Global Warming: After the 1998 tobacco deal, many wondered where the next battleground for the shakedown lawyers would be. Few wonder now. The legal war over climate change is heating up — and it’ll be costly.
The $246 billion tobacco settlement, reached by 46 state attorneys general and the tobacco industry, was not designed to improve public health. It was simply a way to line lawyers’ pockets and create a slush fund for lawmakers.
Private plaintiffs’ lawyers took in $8.2 billion in legal fees, and states have spent their share of the funds on items unconnected to tobacco-related illnesses and anti-smoking education.
It was, as we said a few years ago, “a naked cash grab.”
Having exhausted that lucrative source, trial lawyers went trolling for another. Would it be the fast-food industry? Gun makers? What about companies that sell sugary drinks? Or those making pharmaceuticals?

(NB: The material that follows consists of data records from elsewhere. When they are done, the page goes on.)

**config.mk**
```make
export PLATFORM = sky130hd
export DESIGN_NAME = pe_psum_acc
export DESIGN_NICKNAME = d
export VERILOG_FILES = /design/src/rtl/pe_pkg.sv /design/src/rtl/pe_psum_post.sv /design/src/rtl/pe_psum_acc.sv
export SDC_FILE = /design/constraint.sdc
export NUM_CORES = 1
export LEC_CHECK = 0
export CELL_PAD_IN_SITES_DETAIL_PLACEMENT = 1
export CELL_PAD_IN_SITES_GLOBAL_PLACEMENT = 1
export CORE_MARGIN = 1
export CORE_UTILIZATION = 38
export DETAILED_ROUTE_END_ITERATION = 16
export PLACE_DENSITY_LB_ADDON = 0.08
export SLEW_MARGIN = 20
export SYNTH_ARGS = -nofsm -noshare
export SYNTH_HDL_FRONTEND = slang
export SYNTH_SLANG_ARGS = --single-unit
```
**constraint.sdc**
```tcl
create_clock -name clk -period 6.5 [get_ports clk]
set_input_delay 0.975 -clock clk [delete_from_list [all_inputs] [get_ports clk]]
set_output_delay 0.975 -clock clk [all_outputs]
set_load 0.03 [all_outputs]
```
**src/rtl/pe_pkg.sv**
```systemverilog
// Shared definitions for the PE partial-sum path:
// width defaults, accumulator FSM states, signed-add overflow helper.
package pe_pkg;

    localparam int ACC_W_DEF = 32;
    localparam int CNT_W_DEF = 16;

    typedef enum logic [1:0] {
        IDLE = 2'd0,
        ACC  = 2'd1,
        HOLD = 2'd2
    } psum_state_e;

    // Signed add overflow from sign bits only, so it works at any width:
    // operands agree in sign but the sum does not.
    function automatic logic add_ovf(
        input logic a_s,
        input logic b_s,
        input logic s_s
    );
        return (a_s == b_s) && (s_s != a_s);
    endfunction

endpackage

```
**src/rtl/pe_psum_post.sv**
```systemverilog
// Combinational result stage: applies ReLU to the wrapped sum and
// drives zeros on all result fields whenever no result is presented.
// Ports: valid (result presented), relu, acc, ovf, cnt in;
//        out_data, out_ovf, out_beats out.
module pe_psum_post #(
    parameter int ACC_W = 32,
    parameter int CNT_W = 16
) (
    input  logic             valid,
    input  logic             relu,
    input  logic [ACC_W-1:0] acc,
    input  logic             ovf,
    input  logic [CNT_W-1:0] cnt,
    output logic [ACC_W-1:0] out_data,
    output logic             out_ovf,
    output logic [CNT_W-1:0] out_beats
);

    always_comb begin
        out_data  = '0;
        out_ovf   = 1'b0;
        out_beats = '0;
        if (valid) begin
            out_data  = (relu && acc[ACC_W-1]) ? '0 : acc;
            out_ovf   = ovf;
            out_beats = cnt;
        end
    end

endmodule

```
**src/rtl/pe_psum_acc.sv**
```systemverilog
// Partial-sum accumulator behind the 32-lane adder tree: sums N beats
// plus a per-vector bias, optional ReLU, valid/ready result port.
// Ports: clk, rst (sync, active-high); in_valid/in_ready/in_data/in_last
//        beat stream; cfg_bias/cfg_relu sampled on a vector's first beat;
//        out_valid/out_ready/out_data/out_ovf/out_beats result stream.
module pe_psum_acc
    import pe_pkg::*;
#(
    parameter int ACC_W = ACC_W_DEF,
    parameter int CNT_W = CNT_W_DEF
) (
    input  logic             clk,
    input  logic             rst,
    input  logic             in_valid,
    output logic             in_ready,
    input  logic [ACC_W-1:0] in_data,
    input  logic             in_last,
    input  logic [ACC_W-1:0] cfg_bias,
    input  logic             cfg_relu,
    output logic             out_valid,
    input  logic             out_ready,
    output logic [ACC_W-1:0] out_data,
    output logic             out_ovf,
    output logic [CNT_W-1:0] out_beats
);

    psum_state_e      state_q, state_d;
    logic [ACC_W-1:0] acc_q, acc_d;
    logic [CNT_W-1:0] cnt_q, cnt_d;
    logic             ovf_q, ovf_d;
    logic             relu_q, relu_d;

    logic             accept;
    logic [ACC_W-1:0] add_a;
    logic [ACC_W-1:0] sum;
    logic             sum_ovf;
    logic [CNT_W-1:0] cnt_inc;

    assign in_ready  = (state_q != HOLD);
    assign out_valid = (state_q == HOLD);
    assign accept    = in_valid && in_ready;

    // First beat adds onto the bias instead of the running sum.
    assign add_a   = (state_q == IDLE) ? cfg_bias : acc_q;
    assign sum     = add_a + in_data;
    assign sum_ovf = add_ovf(add_a[ACC_W-1], in_data[ACC_W-1], sum[ACC_W-1]);
    // Beat count saturates rather than wrapping.
    assign cnt_inc = (&cnt_q) ? cnt_q : cnt_q + CNT_W'(1);

    always_comb begin
        state_d = state_q;
        acc_d   = acc_q;
        cnt_d   = cnt_q;
        ovf_d   = ovf_q;
        relu_d  = relu_q;
        unique case (state_q)
            IDLE: begin
                if (accept) begin
                    acc_d   = sum;
                    cnt_d   = CNT_W'(1);
                    ovf_d   = sum_ovf;
                    relu_d  = cfg_relu;
                    state_d = in_last ? HOLD : ACC;
                end
            end
            ACC: begin
                if (accept) begin
                    acc_d = sum;
                    cnt_d = cnt_inc;
                    ovf_d = ovf_q | sum_ovf;
                    if (in_last) state_d = HOLD;
                end
            end
            HOLD: begin
                if (out_ready) begin
                    state_d = IDLE;
                    acc_d   = '0;
                    cnt_d   = '0;
                    ovf_d   = 1'b0;
                end
            end
            default: state_d = IDLE;
        endcase
    end

    always_ff @(posedge clk) begin
        if (rst) begin
            state_q <= IDLE;
            acc_q   <= '0;
            cnt_q   <= '0;
            ovf_q   <= 1'b0;
            relu_q  <= 1'b0;
        end else begin
            state_q <= state_d;
            acc_q   <= acc_d;
            cnt_q   <= cnt_d;
            ovf_q   <= ovf_d;
            relu_q  <= relu_d;
        end
    end

    pe_psum_post #(
        .ACC_W (ACC_W),
        .CNT_W (CNT_W)
    ) u_post (
        .valid     (out_valid),
        .relu      (relu_q),
        .acc       (acc_q),
        .ovf       (ovf_q),
        .cnt       (cnt_q),
        .out_data  (out_data),
        .out_ovf   (out_ovf),
        .out_beats (out_beats)
    );

endmodule

```
==> out/metrics.cfg <==
[run_status]
status = finished clean

[power]
vdd_drop_max_mv = 0.105
clockPowerShare = 0.166
power_density_nw_per_um2 = 248
internal_power_uw = 838
power_frac_seq = 0.294
switching_share = 0.408
switchingPower_uw = 577
combPwrFrac = 0.541
leakagePower_nw = 2.26

[worst_setup_path]
cp_slowest_cell = clkdlybuf4s50_1
crit_arrival_ns = 3.47
cp_num_cells = 7
critical_path.endpoint_type = output pin
crit_path_end = out_data[4]
rr_startpoint = state_q[0]
timing.rr.end = acc_q[28]
path_common_cell = inv_1
startpoint = state_q[0]
rrSetupSlack_ns = 2.35
critPathTopFamily = buffers and inverters
worstSetupPathType = reg -> out
cp_data_required_time_ns = 5.52
cp_cell_sequence = inv_1, ha_1, inv_1, a21oi_2, buf_4, and2_1, clkdlybuf4s50_1
cp_slowest_stage_delay_ns = 0.66
r2r.worst_path.cells = 15
path_buf_inv = 4
setup.worst_path.start_class = flip-flop
cp_max_fo = 23

[placed_design]
port_buffers = 120
hpwl_mm = 9.71
placed_cell_area_um2 = 5580
globalplace.congestion = 0.831

[hold_path]
hp-class = reg -> reg

[sta]
fmax_mhz = 225
grt_setup_unrepaired = no
finalHoldViolCount = 0
slew_viol_final = 0
worst_pin_slew_ns = 0.989
period_needed_ns = 4.45
hold_slack_ns = 0.482
fin_worst_skew_ns = 0.00962
max_slew_margin = 0.338
tns_ns = 0
setup_viol = 0
fin_crit_sh = 0.684

[route]
wl_mm = 12.4
wire_per_inst_um = 16.0
avgViaCountPerCell = 5.36
postRouteAntennaNets = 0
vias = 4137
firstDrtPassIters = 4
drt_first_iter_violations = 115
drc = 0

[clock_tree]
cts_tree = done
clockBufferDepth = 2
postCtsHoldBufs = 0
htreeDepth = 2
cts_setup_buffers = 0
path_clk_slew_ns = 0.10
clk-insertion-delay-late_ns = 0.31
root_buffer = clkbuf_8
ctsResizeCount = 0
cts_buffers = 5
cts.sinks = 52

[global_route]
grt_overflow = 0
grtUsageTotal = 0.216
grt_pass1_vias = 4253
grt_pass1_wl_mm = 20.1
grt_max_degree = 37
antenna_found_initial = 0

[synth]
syn_area_per_cell_um2 = 8.11
synth_edf_count = 0
netlist_area_um2 = 4260
ys_seq_area_frac = 0.245
netlist_instances = 525
yosys.cell_types.count = 56
ys.flop_type = dfxtp_1
ys_async_sr_fraction = 0
syn-num-nets = 631
ys_ff_latch = 52
synth_warnings = 0

[floorplanning]
row_count = 38
io_pins = 121
die_h_um = 108
die_w_um = 108
core_um2 = 10900
start_util = 0.391
die-area_um2 = 11600

[flow_run]
maxCapViolCount = 0

[finish]
antenna_cells = 0
nFillCells = 1351
design_area_um2 = 5690
area_growth_pct = 33.8
drive_above_1_share = 0.0965
fin_nets = 737

==> worst min-delay path by stage <==
stage	to	from	slack, ns	cells past startpoint
after floorplan	acc_q[12]	acc_q[12]	0.43	2
after global placement	acc_q[17]	acc_q[17]	0.46	2
after detailed placement	acc_q[18]	acc_q[18]	0.47	2
after CTS	acc_q[18]	acc_q[18]	0.49	2
after global routing	acc_q[23]	acc_q[23]	0.52	2
final	acc_q[18]	acc_q[18]	0.48	2
==> kinds of logic (layout without fill, tap and decap cells) <==
logic type,after synthesis,in the layout,synth area share
DFF,52,52,0.245
AOI/OAI and AO/OA,132,132,0.211
and+or+nand+nor,193,193,0.231
buffers and inverters,38,145,0.0338
adders and majority gates,36,36,0.108
xor gates and xnor gates,39,39,0.0803
muxes,35,35,0.0914
==> Yosys cell counts, types with 7 or more instances <==
cell type  number  share of area
inv_1          12          0.011
xnor2_1        11          0.023
o21ai_0        27          0.032
mux2_2         31          0.082
clkbuf_1       21          0.019
a21oi_1        37          0.044
and2_1         48          0.071
nand2_1        41          0.036
dfxtp_1        52           0.24
a21o_1         10          0.018
xor2_1         28          0.058
and3_1          7          0.010
a22oi_1        10          0.018
ha_1           35           0.10
nor3_1          7         0.0082
nor2_1         48          0.042
nand3_1        13          0.015
==> stage by stage <==
stage               setup WS, ns  power, mW  std cells  utilization
floorplan                   2.94      0.976        525            -
global placement            2.40       1.17        764        0.512
detailed placement          2.28       1.19        764        0.512
CTS                         2.02       1.43        772        0.523
global route                1.82       1.52        772        0.523
finish                      2.05       1.41        772        0.523
==> state kept, by name, indices dropped and copies added (netlist names) <==
signal,count
relu_q,1
ovf_q,1
cnt_q,16
state_q,2
acc_q,32
==> power by group through the flow <==
| stage | combinational (mW) | clock (mW) | sequential (mW) |
|---|---|---|---|
| detailed placement | 0.766 | 0 | 0.423 |
| finish | 0.765 | 0.234 | 0.415 |
| global placement | 0.748 | 0 | 0.420 |
| floorplan | 0.572 | 0 | 0.404 |
| global route | 0.848 | 0.252 | 0.423 |
| CTS | 0.770 | 0.242 | 0.416 |
==> cells in the final DEF, fill, tap and decap left out, types with 5 or more instances in the layout <==
cell             instances
and3_1                   7
ha_1                    34
xor2_1                  28
nor3_1                   7
nand4_1                  6
nor2b_1                  6
mux2_2                  31
nor2_1                  48
a21oi_1                 36
dfxtp_1                 52
inv_1                   12
xnor2_1                 11
o21ai_0                 27
nand3_1                 13
nand2_1                 41
clkbuf_8                 5
a22oi_1                 10
o21bai_1                 6
clkdlybuf4s50_1        120
nand2b_1                 6
and2_1                  48
a21o_1                  10
==> routing by layer <==
| layer | up-vias | track usage | routed length (um) |
|---|---|---|---|
| met5 | - | 0 | 0 |
| met4 | 0 | 0.0519 | 181 |
| met3 | 14 | 0.0321 | 381 |
| met2 | 83 | 0.403 | 6150 |
| met1 | 1963 | 0.257 | 5660 |
| li1 | 2077 | - | - |
==> final cells by class <==
class / count / area [um2] / share of cell area
timing repair buffer: 124 / 1230 / 0.216
inverter: 13 / 48.8 / 0.00857
clock inverter: 3 / 46.3 / 0.00813
sequential: 52 / 1040 / 0.183
tap: 140 / 175 / 0.0308
clock buffer: 5 / 68.8 / 0.0121
multi-input combinational: 435 / 3080 / 0.541
==> worst min-delay path, stage by stage (launching register included) <==
cell and delay, ns:
dfxtp_1 0.33, nand2_1 0.05, o21ai_0 0.06
Note: power is estimated with default switching activity, not from simulation.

While those industries will be beset by suing lawyers, they will be spared relative to the target that attracts the most attention. As we predicted on these pages, global warming will be the vehicle for the next litigation lottery. And the media are finally picking up on this.
“Climate-change litigation is fast emerging as a new frontier of law where some believe hundreds of billions of dollars are at stake,” AFP reported Sunday.
Though not yet widespread, climate-related lawsuits have “ballooned” in the last three years, AFP said. Deutsche Bank says filings in the U.S. alone went from 48 in 2009 to 132 last year. “Entrepreneurial lawyers” are stalking prospective defendants, while businesses and insurers are trying to find ways to protect themselves.